Travelling Without Moving
Human teleportation by 2022? Jon Spooner thinks so. His groundbreaking show, 'The Ethics of Progress', uses plain and jargon-free English to explain how recent developments in the world of quantum physics have brought us to the edge of the unthinkable.
Inspired by the theories of Quantum Physics Professor Vlatko Vedral, Spooner unravels the mysteries of superpositions, teleportation and entanglement and invites his audience to consider how current developments in the field will irretrievably change the world as we know it. Teleportation is no pie-in-the-sky concept, says Spooner; it’s already happening.
Superposition is the fact that an object can exist in a minimum of two different places at the same moment in time.
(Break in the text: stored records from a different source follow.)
From an optimization exercise on the open Yosys and OpenROAD flow, aimed at small area and a short achievable clock period; shortcuts taken in it are not production practice.
Only simulation tests tie the RTL to the original design; equivalence was not proved.
Power is estimated from default activity; no workload was simulated.

### flow/config.mk
export PLATFORM = sky130hd
export DESIGN_NAME = sprite_addr_gen
export DESIGN_NICKNAME = sprite_addr_gen
export VERILOG_FILES = /design/flow/design.v
export SDC_FILE = /design/flow/constraint.sdc
export NUM_CORES = 4
export LEC_CHECK = 0
export CAP_MARGIN = 20
export CORE_MARGIN = 2
export CORE_UTILIZATION = 40
export SLEW_MARGIN = 20
### flow/constraint.sdc
create_clock -name core_clock -period 12.0 [get_ports {frame_Clk}]
set_input_delay 2.4000 -clock core_clock [delete_from_list [all_inputs] [get_ports {frame_Clk}]]
set_output_delay 2.4000 -clock core_clock [all_outputs]
set_load 0.01 [all_outputs]
### flow/design.v
`default_nettype none
module sprite_addr_gen #(
  parameter  int N_SPRITES = 4,
  parameter  int COORD_W   = 10,
  parameter  int ADDR_W    = 20,
  parameter  int FRAME_W   = 4,
  parameter  int ANIM_DIV  = 8,
  localparam int ID_W      = (N_SPRITES > 1) ? $clog2(N_SPRITES) : 1
) (
  input  logic                           frame_Clk,
  input  logic                           Reset,
  input  logic [COORD_W-1:0]             DrawX,
  input  logic [COORD_W-1:0]             DrawY,
  input  logic                           vsync_tick,
  input  logic [N_SPRITES-1:0]           anim_enable,
  input  logic [N_SPRITES-1:0]           anim_restart,
  input  logic [N_SPRITES-1:0]           sprite_flip,
  input  logic [N_SPRITES*COORD_W-1:0]   sprite_X,
  input  logic [N_SPRITES*COORD_W-1:0]   sprite_Y,
  input  logic [N_SPRITES*COORD_W-1:0]   sprite_W,
  input  logic [N_SPRITES*COORD_W-1:0]   sprite_H,
  input  logic [N_SPRITES*ADDR_W-1:0]    base_addr,
  input  logic [N_SPRITES*FRAME_W-1:0]   frame_count,
  output logic                           sprite_on,
  output logic [ID_W-1:0]                sprite_id,
  output logic [ADDR_W-1:0]              spriteAddress,
  output logic [N_SPRITES*FRAME_W-1:0]   frame_idx
);
  localparam int                DIV_W    = (ANIM_DIV > 1) ? $clog2(ANIM_DIV) : 1;
  localparam logic [DIV_W-1:0]  DIV_LAST = DIV_W'(ANIM_DIV - 1);
  logic [N_SPRITES-1:0] hit;
  logic [ADDR_W-1:0]    chan_addr [N_SPRITES];
  logic [DIV_W-1:0]     div_cnt;
  logic                 advance;
  logic                 any_hit;
  logic [ID_W-1:0]      win_id;
  logic [ADDR_W-1:0]    win_addr;
  assign advance = vsync_tick && (div_cnt == DIV_LAST);
  always_ff @(posedge frame_Clk) begin
    if (Reset) begin
      div_cnt <= '0;
    end else if (vsync_tick) begin
      div_cnt <= advance ? '0 : div_cnt + DIV_W'(1);
    end
  end
  for (genvar i = 0; i < N_SPRITES; i++) begin : g_chan
    logic [COORD_W-1:0] x, y, w, h, dx, dy, col;
    logic [COORD_W:0]   x_end, y_end;
    logic [ADDR_W-1:0]  base;
    logic [FRAME_W-1:0] count, eff_count, frame_q;
    logic [FRAME_W:0]   frame_inc;
    assign x     = sprite_X[i*COORD_W +: COORD_W];
    assign y     = sprite_Y[i*COORD_W +: COORD_W];
    assign w     = sprite_W[i*COORD_W +: COORD_W];
    assign h     = sprite_H[i*COORD_W +: COORD_W];
    assign base  = base_addr[i*ADDR_W +: ADDR_W];
    assign count = frame_count[i*FRAME_W +: FRAME_W];
    assign x_end = {1'b0, x} + {1'b0, w};
    assign y_end = {1'b0, y} + {1'b0, h};
    assign hit[i] = (w != '0) && (h != '0) &&
                    (DrawX >= x) && ({1'b0, DrawX} < x_end) &&
                    (DrawY >= y) && ({1'b0, DrawY} < y_end);
    assign dx  = DrawX - x;
    assign dy  = DrawY - y;
    assign col = sprite_flip[i] ? (w - COORD_W'(1) - dx) : dx;
    assign chan_addr[i] = base
                        + ADDR_W'(frame_q) * ADDR_W'(w) * ADDR_W'(h)
                        + ADDR_W'(dy) * ADDR_W'(w)
                        + ADDR_W'(col);
    assign eff_count = (count == '0) ? FRAME_W'(1) : count;
    assign frame_inc = {1'b0, frame_q} + (FRAME_W+1)'(1);
    always_ff @(posedge frame_Clk) begin
      if (Reset || anim_restart[i]) begin
        frame_q <= '0;
      end else if (advance && anim_enable[i]) begin
        frame_q <= (frame_inc >= {1'b0, eff_count}) ? '0 : frame_inc[FRAME_W-1:0];
      end
    end
    assign frame_idx[i*FRAME_W +: FRAME_W] = frame_q;
  end
  always_comb begin
    any_hit  = 1'b0;
    win_id   = '0;
    win_addr = '0;
    for (int i = N_SPRITES - 1; i >= 0; i--) begin
      if (hit[i]) begin
        any_hit  = 1'b1;
        win_id   = ID_W'(i);
        win_addr = chan_addr[i];
      end
    end
  end
  always_ff @(posedge frame_Clk) begin
    if (Reset) begin
      sprite_on     <= 1'b0;
      sprite_id     <= '0;
      spriteAddress <= '0;
    end else begin
      sprite_on <= any_hit;
      if (any_hit) begin
        sprite_id     <= win_id;
        spriteAddress <= win_addr;
      end
    end
  end
endmodule
`default_nettype wire
### flow/run.sh
#!/bin/bash
# synth_recipe.tcl (not shown) runs the flow's synth.tcl, then flattens the netlist and writes it again
# the make line also repeats each setting of config.mk as NAME=value (left out here)
make -C /OpenROAD-flow-scripts/flow DESIGN_CONFIG=/design/flow/config.mk WORK_HOME=/design/flow/orfs CLKGATE_MAP_FILE= SYNTH_SCRIPT=/design/flow/synth_recipe.tcl finish
==> run notes <==
## how the worst max path moves through the flow
stage	from	to	slack, ps
after global routing	sprite_W[3]	spriteAddress[19]	4
final	sprite_W[3]	spriteAddress[19]	420
after detailed placement	sprite_W[0]	spriteAddress[19]	-280
after floorplan	sprite_W[32]	spriteAddress[19]	590
after global placement	sprite_W[2]	spriteAddress[19]	-140
after CTS	sprite_W[0]	spriteAddress[19]	90
## Yosys cell counts (all sizes together) (59+ instances only)
master  number  area share, %
nand2      679            5.2
nor2       149            1.1
nand2b      59           0.76
clkbuf     143            1.1
nand3       62           0.64
o21ai      107            1.1
o21bai      65            1.0
a21o       107            1.6
ha         686             18
fa         936             38
and2       404            5.2
xnor2      212            3.8
a21oi      216            2.2
nor2b       59           0.76
inv       1217            9.4
xor2        83            1.5
## power by group
group | switching (mW) | leakage [nW] | internal [mW]
clock | 0.0948 | 0.0665 | 0.0789
sequential | 0.0218 | 0.342 | 0.163
combinational | 9.63 | 27.8 | 7.33
## layer usage
layer  GRT usage, %  vias to the layer above
li1               -                    18400
met1           32.3                    20000
met2           42.4                     1025
met3           3.44                      195
met4           9.03                        6
met5              0                        -
## per-stage QoR
stage                     hold WS, ps  TNS, ps  setup WS, ps  std cells
after floorplan                   465        0           592       5646
after detailed placement          486     -278          -278       7681
final                             516        0           420       7694
after global routing              535        0          4.44       7691
after CTS                         501        0          90.1       7689
after global placement            478     -135          -135       7681
## logic make-up after synthesis
family          count (synthesis)
fa+ha+maj                    1622
simple gates                 1584
buf+inv                      1367
compound gates                706
xor+xnor                      302
flops                          42
mux                            23
## worst max-delay path, delay by kind of cell
kind,cells,cell delay (ps)
AOI/OAI and AO/OA,5,850
buffers and inverters,10,1290
xor gates and xnor gates,4,860
adders and majority gates,11,5030
and+or+nand+nor,8,1340
## what timing repair did
action | 4_1_cts | 5_1_grt
setup buffers | 0 | 1
endpoints found under the setup margin | 0 | 2
gates resized for setup | 0 | 23
endpoints found under the hold margin | 0 | 0
## state kept, by name, summed over array words and instances, names as in the netlist
name / count
div_cnt: 3
g_chan.frame_q: 16
spriteAddress: 20
sprite_id: 2
sprite_on: 1
## area by class of cell
class                      instances  area share [%]
antenna                            4          0.0180
clock buffer                       5           0.225
clock inverter                     3          0.0427
inverter                        1217            8.21
multi-input combinational       4237            77.2
sequential                        42            1.51
tap                             1625            3.66
timing repair buffer             561            9.17
==> flow_metrics.env <==
export IMPL_cts_tree="built"
export IMPL_wl_per_cell_um=19.9
export IMPL_synth_distinct_cells=85
export IMPL_rrSetupSlack_ps=2190
export IMPL_peakVddDrop_mv=0.784
export IMPL_port_buffers=329
export IMPL_reg2reg_depth=35
export IMPL_cp_slowest_cell="fa_1"
export IMPL_cts_clk_slew_worst_paths_ps=90
export IMPL_vias_per_cell=5.16
export IMPL_place_area_um2=55400
export IMPL_leakage_nw=28.2
export IMPL_status="complete, no violations"
export IMPL_drt_total_wl_um=153000
export IMPL_cap_violations=0
export IMPL_min_from="spriteAddress[17]"
export IMPL_synth_compound_area_share_pct=9.71
export IMPL_wl_met1_um=65000
export IMPL_start_util_pct=40.2
export IMPL_synth_nets=7559
export IMPL_grt_total_usage_pct=24.9
export IMPL_synthXorXnorAreaFrac_pct=5.63
export IMPL_slew_headroom_pct=27.3
export IMPL_netlist_area_um2=48800
export IMPL_multiInputGateArea_um2=42900
export IMPL_layout_commonest_cell="inv_1"
export IMPL_area_growth_pct=14.0
export IMPL_worstReg2RegStart="g_chan[0].frame_q[2]"
export IMPL_ys_warnings_count=2
export IMPL_required_ps=12220
export IMPL_synth_cells=5646
export IMPL_wl_met2_um=72600
export IMPL_synthMuxAreaShare_pct=0.472
export IMPL_die_h_um=353
export IMPL_r2r_end="spriteAddress[19]"
export IMPL_fin_area_um2=55600
export IMPL_ys_seq_area_share_pct=1.72
export IMPL_total_power_mw=17.3
export IMPL_start_kind="input pin"
export IMPL_critPathMaxFanout=7
export IMPL_crit_path_frequent_cell="fa_1"
export IMPL_antenna_found_initial=8
export IMPL_layout_drive_gt1_share_pct=4.86
export IMPL_synth_top_family_by_area="adder cells"
export IMPL_synth_fa_ha_area_share_pct=56.0
export IMPL_worstSetupPathType="input pin to flip-flop"
export IMPL_final_setup_skew_ps=12.6
export IMPL_ys_ff_latch=42
export IMPL_grt_pass1_vias=41800
export IMPL_setup_viol=0
export IMPL_synth_ff_type="dfxtp_1"
export IMPL_grt_max_degree=43
export IMPL_drt_iter0_markers=2226
export IMPL_post_route_util_pct=45.8
export IMPL_holdPathStages=2
export IMPL_dr_total_vias=39700
export IMPL_io_pins=330
export IMPL_final_cell_mix="inv_1 (1217), fa_1 (936), ha_1 (686)"
export IMPL_yosys_area_share_simple_pct=15.9
export IMPL_cp_arrival_ps=11800
export IMPL_clkSinkCount=42
export IMPL_max_freq_ghz=0.0864
export IMPL_die_w_um=353
export IMPL_fin_nets=7977
export IMPL_clk_latency_ps=350
export IMPL_rows=128
export IMPL_grt_pass1_wl_um=240000
export IMPL_hold_violations=0
export IMPL_synth_edf_count=0
export IMPL_tightest_slew_ps=1080
export IMPL_ant_nets=0
export IMPL_dr_wl_met3_um=9010
export IMPL_clockBufferDepth=2
export IMPL_cts_inserted_buffers=5
export IMPL_p_per_area_nw_per_um2=311
export IMPL_grt_ovfl_total=0
export IMPL_cpPeakStageDelay_ps=580
export IMPL_core_area_um2=121000
export IMPL_hp_class="flip-flop to flip-flop"
export IMPL_cts_root_buf="clkbuf_16"
export IMPL_design_die_area_um2=125000
export IMPL_layout_min_cycle_time_ps=11580
export IMPL_detailedRoute_firstPassIterationCount=5
export IMPL_hpwlAfterDp_um=133000
export IMPL_rsz0062_at_grt="no"
export IMPL_avgSynthCellArea_um2=8.64
export IMPL_hold_path_endpoint="spriteAddress[17]"
export IMPL_hold_buffers=0
export IMPL_drc_errors=0
export IMPL_async_reset_ff_share_pct=0
export IMPL_maxSlewViolCount=0
export IMPL_cp_end_kind="flip-flop"
export IMPL_routabilityCongestion=0.943
export IMPL_fill_cells=12000
export IMPL_seq_area_um2=841
export IMPL_h_tree_depth=2
export IMPL_fin_crit_sh_pct=96.5
export IMPL_routed_top_layer="met5"

[what the ideal ports hide]
How much do the figures lean on ideal ports? The routed layout below was timed once more, with nothing changed but the port constraints.
Step 1 assumes that a clkbuf_16 drives the clock port and a buf_2 every other input.
Step 2 moves the port delays by t, midway between the first and last clock arrival at a register: inputs arrive t later, outputs are due t later. That takes back most of the time a late clock gives input paths.
Three values: no drivers, after step 1, after step 2; two values: the first two.
t, ns: 0.401
setup slack, ns: 0.420 / 0.412 / 0.011
worst setup path after step 2: input to register
latest minus earliest clock arrival (ns): 0.014 / 0.014
slew at the worst register clock pin (ns): 0.09 / 0.09
After both steps this run still meets setup and hold. For this run, drivers alone change the setup slack by -0.008 ns; drivers and shift together by -0.409 ns.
Entanglement is explained as the possibility of entangling two separate particles so that they behave in exactly the same way, no matter the distance we put between them. It’s also what Albert Einstein could only explain as “spooky action at a distance”.
Understand those two concepts, says Spooner, and you will be able to approach the "really head twisting part of all of this” – teleportation. This is the movement of objects (and potentially people) between different places, without actually passing through any of the space in between.
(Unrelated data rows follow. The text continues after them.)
Context: an optimization exercise on an open-source flow, tuned for small area, a short achievable clock period and few clock cycles per item. The choices shown serve that exercise and are no tape-out recipe.
In this exercise RTL edits were held to simulation tests only and were not proved equivalent to the original.
The clock input has no modelled driver; a real chip could not lean on it and would need a root buffer or a full tree.
Power is estimated from default activity; no workload was simulated.

Setup of v29:
## first_substring_match_top
module first_substring_match_top
(
  input  wire logic              clk,
  input  wire logic              rst,
  input  wire logic              in_valid,
  output logic                   in_ready,
  input  wire logic [7:0]        hay_byte,
  input  wire logic              last_byte,
  output logic                   out_valid,
  input  wire logic              out_ready,
  output logic                   found,
  output logic [31:0]            offset,
  input  wire logic              psel,
  input  wire logic              penable,
  input  wire logic              pwrite,
  input  wire logic [4:0]        paddr,
  input  wire logic [63:0]       pwdata,
  output logic [63:0]            prdata,
  output logic                   pready
);
For scale: ~920 cells after synthesis, ~190 I/O pins.
==> flow/config.mk <==
export PLATFORM = sky130hd
export DESIGN_NAME = first_substring_match_top
export DESIGN_NICKNAME = first_substring_match_top
export VERILOG_FILES = /design/flow/design.v
export SDC_FILE = /design/flow/constraint.sdc
export NUM_CORES = 4
export LEC_CHECK = 0
export ABC_CLOCK_PERIOD_IN_PS = 2000
export CAP_MARGIN = 20
export CORE_MARGIN = 2
export CORE_UTILIZATION = 60
export CTS_CLUSTER_DIAMETER = 100
export CTS_CLUSTER_SIZE = 30
export SETUP_SLACK_MARGIN = 4.6
export SLEW_MARGIN = 20
export BUFFER_PORTS_ARGS = -buffer_cell sky130_fd_sc_hd__buf_2
export POST_CTS_TCL = /design/flow/flow/flatten_cts.tcl
==> flow/constraint.sdc <==
create_clock -name core_clock -period 7.0 [get_ports {clk}]
set_input_delay 1.4000 -clock core_clock [delete_from_list [all_inputs] [get_ports {clk}]]
set_output_delay 1.4000 -clock core_clock [all_outputs]
set_load 0.01 [all_outputs]
standard.sh (not shown) runs the stock make flow with config.mk's settings and CLKGATE_MAP_FILE= SYNTH_SCRIPT=/design/flow/synth_recipe.tcl, a recipe that flattens the netlist after the stock synthesis.
==> flow/flow/run.sh <==
#!/bin/bash
# Standard layout with two changes: the port buffers are buf_2 instead of
# the cell buffer_ports picks by default, and after CTS the clock tree's
# middle level is removed (flatten_cts.tcl) so that the leaf buffers hang
# straight off the root buffer.
echo 'export BUFFER_PORTS_ARGS = -buffer_cell sky130_fd_sc_hd__buf_2' >> config.mk
echo "export POST_CTS_TCL = $PWD/flow/flatten_cts.tcl" >> config.mk
bash standard.sh > standard.log 2>&1
==> flow/flow/flatten_cts.tcl <==
# POST_CTS hook: drop the clock tree's middle level, so the root buffer
# drives the leaf (sink cluster) buffers directly. The tree stays balanced:
# every register is still two buffers from the clock port.
set block [ord::get_db_block]
set removed 0
foreach inst [$block getInsts] {
  if {![string match "clkbuf_1_*" [$inst getName]]} { continue }
  set in_net [[$inst findITerm A] getNet]
  set out_net [[$inst findITerm X] getNet]
  foreach it [$out_net getITerms] {
    if {[$it getInst] eq $inst} { continue }
    $it disconnect
    $it connect $in_net
  }
  odb::dbInst_destroy $inst
  odb::dbNet_destroy $out_net
  incr removed
}
puts "flatten_cts: removed $removed middle clock buffers"
estimate_parasitics -placement
report_clock_latency
Testbench counts of v29, summed over its fixed seeds: cycles 379,225, bytes 379,052.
What he means to say with his title, 'The Ethics of Progress', is simply that because you can't reverse what has already been invented, we need to know the implications of that invention before it is put to use. He cites the invention of the wheel as an example: That it brought about radical advancement may not necessarily justify the trouble it has caused.
Spooner considers teleportation as this century's wheel, and the moral and philosophical questions he raises are intriguing: What are the implications of teleportation on human beings? When an object is teleported, some of the atoms that make it up are destroyed. And if our atomic arrangement is destroyed, what keeps us from losing our identity? In other words, will the person who leaves point A be the person who arrives at point B? Einstein was right; it is spooky.
Spooner knows that such apparently outlandish scientific theory “may sound a bit nuts”, but insists that it is all actually really straightforward. “Trust me, I'm an actor and I understand it,” he says. But if Spooner makes an entertaining presenter, it’s not who is telling you this that captivates but what it is that he’s saying.